Stored data entries:
Segment Open

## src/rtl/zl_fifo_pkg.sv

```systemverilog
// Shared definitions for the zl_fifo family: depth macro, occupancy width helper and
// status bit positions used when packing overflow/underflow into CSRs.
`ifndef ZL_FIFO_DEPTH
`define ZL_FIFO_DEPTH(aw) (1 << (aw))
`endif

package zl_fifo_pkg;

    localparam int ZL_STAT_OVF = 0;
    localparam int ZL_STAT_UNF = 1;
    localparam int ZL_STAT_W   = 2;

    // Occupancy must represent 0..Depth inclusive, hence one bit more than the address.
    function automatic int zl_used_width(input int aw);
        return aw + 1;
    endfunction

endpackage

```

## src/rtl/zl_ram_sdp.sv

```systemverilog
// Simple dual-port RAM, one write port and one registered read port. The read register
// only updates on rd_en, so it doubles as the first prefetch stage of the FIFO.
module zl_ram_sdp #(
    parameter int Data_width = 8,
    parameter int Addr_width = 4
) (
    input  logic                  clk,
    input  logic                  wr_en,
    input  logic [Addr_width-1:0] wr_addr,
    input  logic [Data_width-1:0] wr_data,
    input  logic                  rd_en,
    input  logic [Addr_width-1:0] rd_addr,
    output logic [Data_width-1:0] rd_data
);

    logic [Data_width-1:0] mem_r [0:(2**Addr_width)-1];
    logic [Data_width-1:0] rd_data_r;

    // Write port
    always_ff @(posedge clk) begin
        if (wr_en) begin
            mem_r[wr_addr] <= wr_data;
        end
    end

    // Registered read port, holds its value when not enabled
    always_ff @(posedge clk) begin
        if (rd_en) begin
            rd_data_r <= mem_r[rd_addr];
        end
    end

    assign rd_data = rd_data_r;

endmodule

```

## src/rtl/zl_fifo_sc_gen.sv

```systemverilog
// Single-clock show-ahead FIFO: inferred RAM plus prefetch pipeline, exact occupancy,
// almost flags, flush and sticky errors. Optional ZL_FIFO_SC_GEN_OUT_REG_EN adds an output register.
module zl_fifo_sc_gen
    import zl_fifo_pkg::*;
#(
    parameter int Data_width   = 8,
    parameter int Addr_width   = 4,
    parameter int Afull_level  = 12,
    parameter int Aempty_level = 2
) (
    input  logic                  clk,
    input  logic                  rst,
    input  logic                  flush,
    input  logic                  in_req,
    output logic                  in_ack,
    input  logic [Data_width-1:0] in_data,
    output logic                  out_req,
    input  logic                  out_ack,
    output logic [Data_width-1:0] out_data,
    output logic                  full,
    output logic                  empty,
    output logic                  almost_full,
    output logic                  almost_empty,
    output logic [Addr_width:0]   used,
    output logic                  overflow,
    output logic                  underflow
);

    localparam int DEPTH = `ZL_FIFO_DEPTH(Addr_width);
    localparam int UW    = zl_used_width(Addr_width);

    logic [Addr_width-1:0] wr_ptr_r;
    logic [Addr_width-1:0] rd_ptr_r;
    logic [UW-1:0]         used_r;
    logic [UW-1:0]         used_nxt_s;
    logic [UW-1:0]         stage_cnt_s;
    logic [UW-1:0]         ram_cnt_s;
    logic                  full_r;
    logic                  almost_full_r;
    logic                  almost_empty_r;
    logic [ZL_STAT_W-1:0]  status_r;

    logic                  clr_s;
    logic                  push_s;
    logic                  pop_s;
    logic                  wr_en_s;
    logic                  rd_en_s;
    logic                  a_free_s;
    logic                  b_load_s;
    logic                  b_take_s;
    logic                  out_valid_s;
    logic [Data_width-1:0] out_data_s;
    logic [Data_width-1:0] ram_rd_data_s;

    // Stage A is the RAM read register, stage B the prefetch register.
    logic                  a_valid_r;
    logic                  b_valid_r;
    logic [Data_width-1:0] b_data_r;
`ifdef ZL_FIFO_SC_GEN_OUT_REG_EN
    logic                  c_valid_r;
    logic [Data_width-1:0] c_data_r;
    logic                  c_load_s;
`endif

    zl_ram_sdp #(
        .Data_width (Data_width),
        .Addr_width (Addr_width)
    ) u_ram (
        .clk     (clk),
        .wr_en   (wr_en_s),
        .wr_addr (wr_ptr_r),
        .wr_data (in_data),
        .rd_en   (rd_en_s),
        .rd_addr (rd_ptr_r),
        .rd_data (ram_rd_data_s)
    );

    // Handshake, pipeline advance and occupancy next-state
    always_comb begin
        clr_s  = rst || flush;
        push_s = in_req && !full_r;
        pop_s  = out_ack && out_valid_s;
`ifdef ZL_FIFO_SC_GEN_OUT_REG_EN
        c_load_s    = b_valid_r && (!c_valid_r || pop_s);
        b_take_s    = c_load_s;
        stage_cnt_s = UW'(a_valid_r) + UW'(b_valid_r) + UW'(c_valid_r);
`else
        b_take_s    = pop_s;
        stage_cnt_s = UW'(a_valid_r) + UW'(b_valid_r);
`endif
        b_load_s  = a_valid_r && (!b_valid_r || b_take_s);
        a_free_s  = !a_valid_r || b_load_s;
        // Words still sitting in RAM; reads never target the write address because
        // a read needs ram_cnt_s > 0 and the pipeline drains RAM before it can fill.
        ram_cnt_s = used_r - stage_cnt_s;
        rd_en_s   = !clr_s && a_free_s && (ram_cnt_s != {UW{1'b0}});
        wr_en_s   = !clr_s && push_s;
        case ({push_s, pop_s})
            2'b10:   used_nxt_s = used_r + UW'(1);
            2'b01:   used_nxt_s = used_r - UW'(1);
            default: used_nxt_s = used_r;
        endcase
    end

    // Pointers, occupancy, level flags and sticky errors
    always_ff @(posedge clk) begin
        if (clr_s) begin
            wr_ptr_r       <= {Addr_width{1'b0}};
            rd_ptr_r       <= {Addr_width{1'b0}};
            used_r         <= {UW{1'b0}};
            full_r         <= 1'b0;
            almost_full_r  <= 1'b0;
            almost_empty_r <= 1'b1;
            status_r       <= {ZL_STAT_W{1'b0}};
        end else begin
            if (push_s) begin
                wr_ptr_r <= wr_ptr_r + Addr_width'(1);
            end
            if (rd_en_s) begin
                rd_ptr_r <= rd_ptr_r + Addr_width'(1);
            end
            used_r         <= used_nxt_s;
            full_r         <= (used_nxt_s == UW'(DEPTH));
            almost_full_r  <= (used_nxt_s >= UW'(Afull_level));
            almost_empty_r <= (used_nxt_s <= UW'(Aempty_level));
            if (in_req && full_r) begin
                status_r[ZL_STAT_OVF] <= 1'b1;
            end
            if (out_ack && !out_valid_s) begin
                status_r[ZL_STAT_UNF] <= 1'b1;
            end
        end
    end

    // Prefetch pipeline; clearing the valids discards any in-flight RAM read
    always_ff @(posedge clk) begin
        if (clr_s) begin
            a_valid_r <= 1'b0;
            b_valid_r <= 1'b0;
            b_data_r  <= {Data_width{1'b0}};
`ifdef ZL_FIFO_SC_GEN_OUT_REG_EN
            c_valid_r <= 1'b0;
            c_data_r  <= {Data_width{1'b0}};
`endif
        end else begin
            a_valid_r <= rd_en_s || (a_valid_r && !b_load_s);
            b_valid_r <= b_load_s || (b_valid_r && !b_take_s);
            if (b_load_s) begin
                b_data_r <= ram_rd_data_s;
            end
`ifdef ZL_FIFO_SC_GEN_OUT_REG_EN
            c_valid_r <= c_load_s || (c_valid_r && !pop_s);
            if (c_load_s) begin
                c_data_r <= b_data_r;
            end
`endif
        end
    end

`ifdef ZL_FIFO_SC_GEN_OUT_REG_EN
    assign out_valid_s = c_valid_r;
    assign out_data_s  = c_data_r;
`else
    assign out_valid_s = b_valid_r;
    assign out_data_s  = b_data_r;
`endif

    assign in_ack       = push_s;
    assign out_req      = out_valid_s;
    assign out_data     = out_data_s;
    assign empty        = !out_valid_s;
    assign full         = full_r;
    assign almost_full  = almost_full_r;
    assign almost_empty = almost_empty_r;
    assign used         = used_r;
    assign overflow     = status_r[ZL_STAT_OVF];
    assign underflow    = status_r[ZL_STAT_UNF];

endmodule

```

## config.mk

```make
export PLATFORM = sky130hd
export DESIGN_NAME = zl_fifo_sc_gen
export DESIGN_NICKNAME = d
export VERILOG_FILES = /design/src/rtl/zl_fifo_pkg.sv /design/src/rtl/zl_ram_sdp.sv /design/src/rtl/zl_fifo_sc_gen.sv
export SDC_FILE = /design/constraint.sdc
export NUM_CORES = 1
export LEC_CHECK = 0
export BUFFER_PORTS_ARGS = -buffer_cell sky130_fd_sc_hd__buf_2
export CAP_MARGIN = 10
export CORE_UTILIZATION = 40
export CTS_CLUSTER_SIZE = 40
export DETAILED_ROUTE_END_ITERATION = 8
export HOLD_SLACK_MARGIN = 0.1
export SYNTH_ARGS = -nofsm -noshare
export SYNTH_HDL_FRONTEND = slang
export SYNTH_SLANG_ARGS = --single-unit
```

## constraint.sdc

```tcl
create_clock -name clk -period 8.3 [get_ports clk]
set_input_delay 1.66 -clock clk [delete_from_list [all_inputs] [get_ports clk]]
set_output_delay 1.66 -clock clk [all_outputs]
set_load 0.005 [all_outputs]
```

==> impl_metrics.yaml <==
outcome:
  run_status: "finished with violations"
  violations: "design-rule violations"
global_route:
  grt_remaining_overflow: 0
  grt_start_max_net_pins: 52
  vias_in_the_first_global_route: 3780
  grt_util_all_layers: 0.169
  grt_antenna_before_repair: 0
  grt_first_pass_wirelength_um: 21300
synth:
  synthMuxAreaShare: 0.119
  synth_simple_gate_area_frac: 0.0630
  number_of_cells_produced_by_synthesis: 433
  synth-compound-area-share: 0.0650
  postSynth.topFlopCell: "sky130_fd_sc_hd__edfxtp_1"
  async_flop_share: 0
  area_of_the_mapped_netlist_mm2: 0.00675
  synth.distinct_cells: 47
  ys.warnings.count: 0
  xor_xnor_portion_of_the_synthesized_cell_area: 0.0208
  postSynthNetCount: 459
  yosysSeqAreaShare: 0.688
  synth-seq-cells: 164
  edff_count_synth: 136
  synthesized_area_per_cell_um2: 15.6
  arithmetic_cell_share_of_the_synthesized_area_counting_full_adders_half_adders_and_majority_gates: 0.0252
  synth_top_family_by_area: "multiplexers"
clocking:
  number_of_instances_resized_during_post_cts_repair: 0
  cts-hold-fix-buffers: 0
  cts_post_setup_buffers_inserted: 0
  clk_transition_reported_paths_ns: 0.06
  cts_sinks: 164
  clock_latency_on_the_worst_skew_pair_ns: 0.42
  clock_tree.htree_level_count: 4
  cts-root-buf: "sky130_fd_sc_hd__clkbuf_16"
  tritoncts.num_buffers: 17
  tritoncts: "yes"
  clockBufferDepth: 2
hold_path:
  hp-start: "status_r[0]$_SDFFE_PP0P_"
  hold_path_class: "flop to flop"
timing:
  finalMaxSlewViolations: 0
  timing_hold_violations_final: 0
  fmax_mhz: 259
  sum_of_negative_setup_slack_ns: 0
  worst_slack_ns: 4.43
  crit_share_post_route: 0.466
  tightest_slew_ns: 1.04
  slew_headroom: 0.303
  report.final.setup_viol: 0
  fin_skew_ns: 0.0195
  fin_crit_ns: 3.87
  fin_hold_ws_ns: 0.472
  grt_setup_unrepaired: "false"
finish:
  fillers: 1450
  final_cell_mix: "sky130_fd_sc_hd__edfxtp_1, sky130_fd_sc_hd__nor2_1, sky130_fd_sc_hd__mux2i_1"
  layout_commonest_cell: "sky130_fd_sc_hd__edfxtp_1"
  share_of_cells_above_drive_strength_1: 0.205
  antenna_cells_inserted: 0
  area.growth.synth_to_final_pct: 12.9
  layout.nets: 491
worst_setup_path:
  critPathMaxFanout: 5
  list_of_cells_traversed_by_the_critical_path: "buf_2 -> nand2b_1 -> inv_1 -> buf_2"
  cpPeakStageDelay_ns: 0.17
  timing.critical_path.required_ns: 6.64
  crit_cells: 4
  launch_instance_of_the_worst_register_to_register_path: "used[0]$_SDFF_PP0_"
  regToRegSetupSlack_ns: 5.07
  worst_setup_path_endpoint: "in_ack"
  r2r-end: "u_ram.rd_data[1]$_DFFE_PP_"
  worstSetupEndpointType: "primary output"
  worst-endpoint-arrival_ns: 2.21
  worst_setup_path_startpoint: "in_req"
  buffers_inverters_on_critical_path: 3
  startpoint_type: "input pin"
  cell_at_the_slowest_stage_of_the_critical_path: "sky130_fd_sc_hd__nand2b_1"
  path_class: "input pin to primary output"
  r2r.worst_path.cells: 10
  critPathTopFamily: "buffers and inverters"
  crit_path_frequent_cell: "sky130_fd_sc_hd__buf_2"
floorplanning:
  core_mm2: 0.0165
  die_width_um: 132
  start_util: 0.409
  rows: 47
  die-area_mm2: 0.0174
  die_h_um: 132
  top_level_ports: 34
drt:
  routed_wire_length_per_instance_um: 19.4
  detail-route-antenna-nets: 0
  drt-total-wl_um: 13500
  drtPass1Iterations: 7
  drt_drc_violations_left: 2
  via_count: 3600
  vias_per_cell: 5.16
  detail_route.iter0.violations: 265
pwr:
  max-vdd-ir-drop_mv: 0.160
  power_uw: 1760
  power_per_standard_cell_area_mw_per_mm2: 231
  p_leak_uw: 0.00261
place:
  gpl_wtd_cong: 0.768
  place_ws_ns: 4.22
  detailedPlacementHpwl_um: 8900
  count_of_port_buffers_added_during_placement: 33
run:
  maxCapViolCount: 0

Segment Closed
Segment Open

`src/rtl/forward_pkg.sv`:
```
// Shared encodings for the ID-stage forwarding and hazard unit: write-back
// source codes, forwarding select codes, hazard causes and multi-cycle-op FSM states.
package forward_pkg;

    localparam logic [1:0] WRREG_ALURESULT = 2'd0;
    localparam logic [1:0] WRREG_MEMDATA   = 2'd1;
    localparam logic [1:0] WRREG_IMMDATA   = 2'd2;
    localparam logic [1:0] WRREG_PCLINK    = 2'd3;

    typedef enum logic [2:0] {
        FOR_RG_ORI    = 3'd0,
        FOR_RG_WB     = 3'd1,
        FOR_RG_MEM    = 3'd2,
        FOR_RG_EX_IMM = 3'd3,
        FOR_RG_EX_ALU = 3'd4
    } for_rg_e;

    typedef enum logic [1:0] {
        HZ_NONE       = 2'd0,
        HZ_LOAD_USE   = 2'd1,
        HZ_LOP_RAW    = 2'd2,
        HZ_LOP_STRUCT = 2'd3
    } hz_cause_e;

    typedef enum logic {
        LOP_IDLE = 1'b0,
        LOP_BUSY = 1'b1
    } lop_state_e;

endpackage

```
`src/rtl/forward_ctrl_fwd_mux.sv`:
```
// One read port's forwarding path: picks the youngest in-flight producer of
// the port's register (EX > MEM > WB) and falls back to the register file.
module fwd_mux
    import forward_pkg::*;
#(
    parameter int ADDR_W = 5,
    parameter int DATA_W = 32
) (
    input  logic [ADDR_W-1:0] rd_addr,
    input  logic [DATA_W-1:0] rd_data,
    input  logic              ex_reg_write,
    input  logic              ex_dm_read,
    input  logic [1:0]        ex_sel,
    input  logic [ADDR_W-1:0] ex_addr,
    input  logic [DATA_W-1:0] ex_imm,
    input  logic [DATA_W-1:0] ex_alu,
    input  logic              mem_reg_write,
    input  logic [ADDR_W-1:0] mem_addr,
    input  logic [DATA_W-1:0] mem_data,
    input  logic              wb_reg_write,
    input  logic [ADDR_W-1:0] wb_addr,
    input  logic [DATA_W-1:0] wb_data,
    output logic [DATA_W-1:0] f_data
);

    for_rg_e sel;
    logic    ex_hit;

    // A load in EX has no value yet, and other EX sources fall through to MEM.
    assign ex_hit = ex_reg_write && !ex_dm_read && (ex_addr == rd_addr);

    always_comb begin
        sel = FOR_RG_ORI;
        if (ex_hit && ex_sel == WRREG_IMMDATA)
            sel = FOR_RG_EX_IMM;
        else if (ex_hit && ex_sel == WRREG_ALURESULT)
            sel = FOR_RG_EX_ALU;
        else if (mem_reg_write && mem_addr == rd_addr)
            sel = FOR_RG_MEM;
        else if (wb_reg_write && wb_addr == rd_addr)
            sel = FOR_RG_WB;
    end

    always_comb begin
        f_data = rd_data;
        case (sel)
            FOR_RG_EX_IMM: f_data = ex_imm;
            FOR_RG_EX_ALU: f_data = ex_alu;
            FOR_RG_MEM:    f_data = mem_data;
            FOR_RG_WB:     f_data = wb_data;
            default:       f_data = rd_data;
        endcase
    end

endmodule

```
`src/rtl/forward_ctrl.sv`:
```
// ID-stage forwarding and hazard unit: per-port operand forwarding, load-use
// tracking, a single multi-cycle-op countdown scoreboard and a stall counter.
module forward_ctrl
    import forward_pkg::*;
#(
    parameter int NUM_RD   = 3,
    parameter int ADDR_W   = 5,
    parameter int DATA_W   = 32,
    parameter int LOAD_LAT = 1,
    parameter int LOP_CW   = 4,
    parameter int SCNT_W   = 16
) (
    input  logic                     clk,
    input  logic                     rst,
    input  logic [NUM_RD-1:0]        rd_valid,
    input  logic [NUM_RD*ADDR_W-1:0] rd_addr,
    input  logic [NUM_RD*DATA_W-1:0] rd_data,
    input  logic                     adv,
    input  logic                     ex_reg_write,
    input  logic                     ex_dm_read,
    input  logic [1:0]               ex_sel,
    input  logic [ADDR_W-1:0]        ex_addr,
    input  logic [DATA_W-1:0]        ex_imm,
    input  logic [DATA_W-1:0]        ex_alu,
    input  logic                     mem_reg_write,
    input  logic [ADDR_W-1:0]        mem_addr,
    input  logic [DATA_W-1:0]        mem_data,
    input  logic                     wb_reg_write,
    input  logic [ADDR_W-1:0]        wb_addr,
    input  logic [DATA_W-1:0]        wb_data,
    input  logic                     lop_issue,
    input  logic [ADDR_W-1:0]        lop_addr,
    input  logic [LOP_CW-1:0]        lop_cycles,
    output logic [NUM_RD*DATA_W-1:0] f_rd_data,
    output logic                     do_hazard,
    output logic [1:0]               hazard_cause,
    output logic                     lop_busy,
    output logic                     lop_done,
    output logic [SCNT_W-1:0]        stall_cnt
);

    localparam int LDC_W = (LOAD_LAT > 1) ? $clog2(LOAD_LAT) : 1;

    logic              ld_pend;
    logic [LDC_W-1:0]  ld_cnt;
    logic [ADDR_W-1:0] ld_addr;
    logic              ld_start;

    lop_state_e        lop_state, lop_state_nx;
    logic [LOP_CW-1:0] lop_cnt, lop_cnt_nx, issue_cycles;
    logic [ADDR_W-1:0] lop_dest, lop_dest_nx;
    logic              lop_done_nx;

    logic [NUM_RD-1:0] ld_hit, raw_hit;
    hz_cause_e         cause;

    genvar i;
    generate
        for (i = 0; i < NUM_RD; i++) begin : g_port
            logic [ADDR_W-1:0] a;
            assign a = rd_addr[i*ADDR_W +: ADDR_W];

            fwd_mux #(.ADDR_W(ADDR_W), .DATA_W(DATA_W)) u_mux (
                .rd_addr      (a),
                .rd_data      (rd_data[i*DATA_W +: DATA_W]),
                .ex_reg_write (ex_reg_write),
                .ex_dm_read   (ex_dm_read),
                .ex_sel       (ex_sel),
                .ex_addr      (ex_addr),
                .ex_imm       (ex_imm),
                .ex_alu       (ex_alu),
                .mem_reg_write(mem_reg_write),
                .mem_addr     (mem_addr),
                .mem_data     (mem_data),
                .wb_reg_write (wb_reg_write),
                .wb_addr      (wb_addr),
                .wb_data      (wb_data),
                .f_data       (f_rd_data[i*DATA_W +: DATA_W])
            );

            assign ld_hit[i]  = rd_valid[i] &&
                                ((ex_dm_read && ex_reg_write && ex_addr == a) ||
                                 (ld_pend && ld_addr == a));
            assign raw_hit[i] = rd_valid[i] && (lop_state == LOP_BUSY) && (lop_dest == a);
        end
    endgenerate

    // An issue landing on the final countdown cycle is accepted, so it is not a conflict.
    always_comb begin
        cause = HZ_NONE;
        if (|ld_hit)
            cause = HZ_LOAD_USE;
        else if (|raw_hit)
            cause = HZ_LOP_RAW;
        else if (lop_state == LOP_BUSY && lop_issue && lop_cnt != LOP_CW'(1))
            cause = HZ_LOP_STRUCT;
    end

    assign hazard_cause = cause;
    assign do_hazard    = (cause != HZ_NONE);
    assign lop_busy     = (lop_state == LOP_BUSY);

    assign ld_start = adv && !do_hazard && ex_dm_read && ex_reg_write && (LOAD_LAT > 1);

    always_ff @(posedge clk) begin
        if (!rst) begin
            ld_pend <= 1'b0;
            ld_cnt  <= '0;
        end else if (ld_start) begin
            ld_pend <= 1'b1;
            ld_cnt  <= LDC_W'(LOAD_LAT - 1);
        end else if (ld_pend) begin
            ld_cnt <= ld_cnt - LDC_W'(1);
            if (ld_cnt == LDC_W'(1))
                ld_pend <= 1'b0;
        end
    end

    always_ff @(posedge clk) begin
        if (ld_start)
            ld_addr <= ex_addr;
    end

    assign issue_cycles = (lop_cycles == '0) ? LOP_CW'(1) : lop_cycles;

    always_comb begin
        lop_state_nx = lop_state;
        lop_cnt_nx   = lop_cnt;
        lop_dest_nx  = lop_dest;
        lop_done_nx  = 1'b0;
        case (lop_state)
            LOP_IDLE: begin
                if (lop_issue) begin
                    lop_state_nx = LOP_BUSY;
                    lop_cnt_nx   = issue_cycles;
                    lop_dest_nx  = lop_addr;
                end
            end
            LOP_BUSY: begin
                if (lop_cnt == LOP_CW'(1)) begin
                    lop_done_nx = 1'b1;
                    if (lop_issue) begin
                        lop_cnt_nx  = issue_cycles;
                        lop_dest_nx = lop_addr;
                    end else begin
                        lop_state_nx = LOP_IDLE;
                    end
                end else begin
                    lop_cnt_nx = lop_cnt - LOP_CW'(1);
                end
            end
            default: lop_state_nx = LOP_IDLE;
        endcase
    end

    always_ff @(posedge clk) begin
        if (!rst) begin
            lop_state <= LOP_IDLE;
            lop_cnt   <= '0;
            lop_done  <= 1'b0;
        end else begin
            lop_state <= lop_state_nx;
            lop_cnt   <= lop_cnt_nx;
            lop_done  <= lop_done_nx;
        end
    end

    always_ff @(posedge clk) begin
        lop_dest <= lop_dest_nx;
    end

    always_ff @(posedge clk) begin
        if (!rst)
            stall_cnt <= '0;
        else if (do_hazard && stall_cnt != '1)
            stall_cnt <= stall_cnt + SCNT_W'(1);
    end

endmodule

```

Segment Closed

▸ **PROBLEM TO SOLVE**: Filter these records, keeping every line where the word "constraint" occurs.

▸ **SOLVED EXERCISE**:
export SDC_FILE = /design/constraint.sdc
## constraint.sdc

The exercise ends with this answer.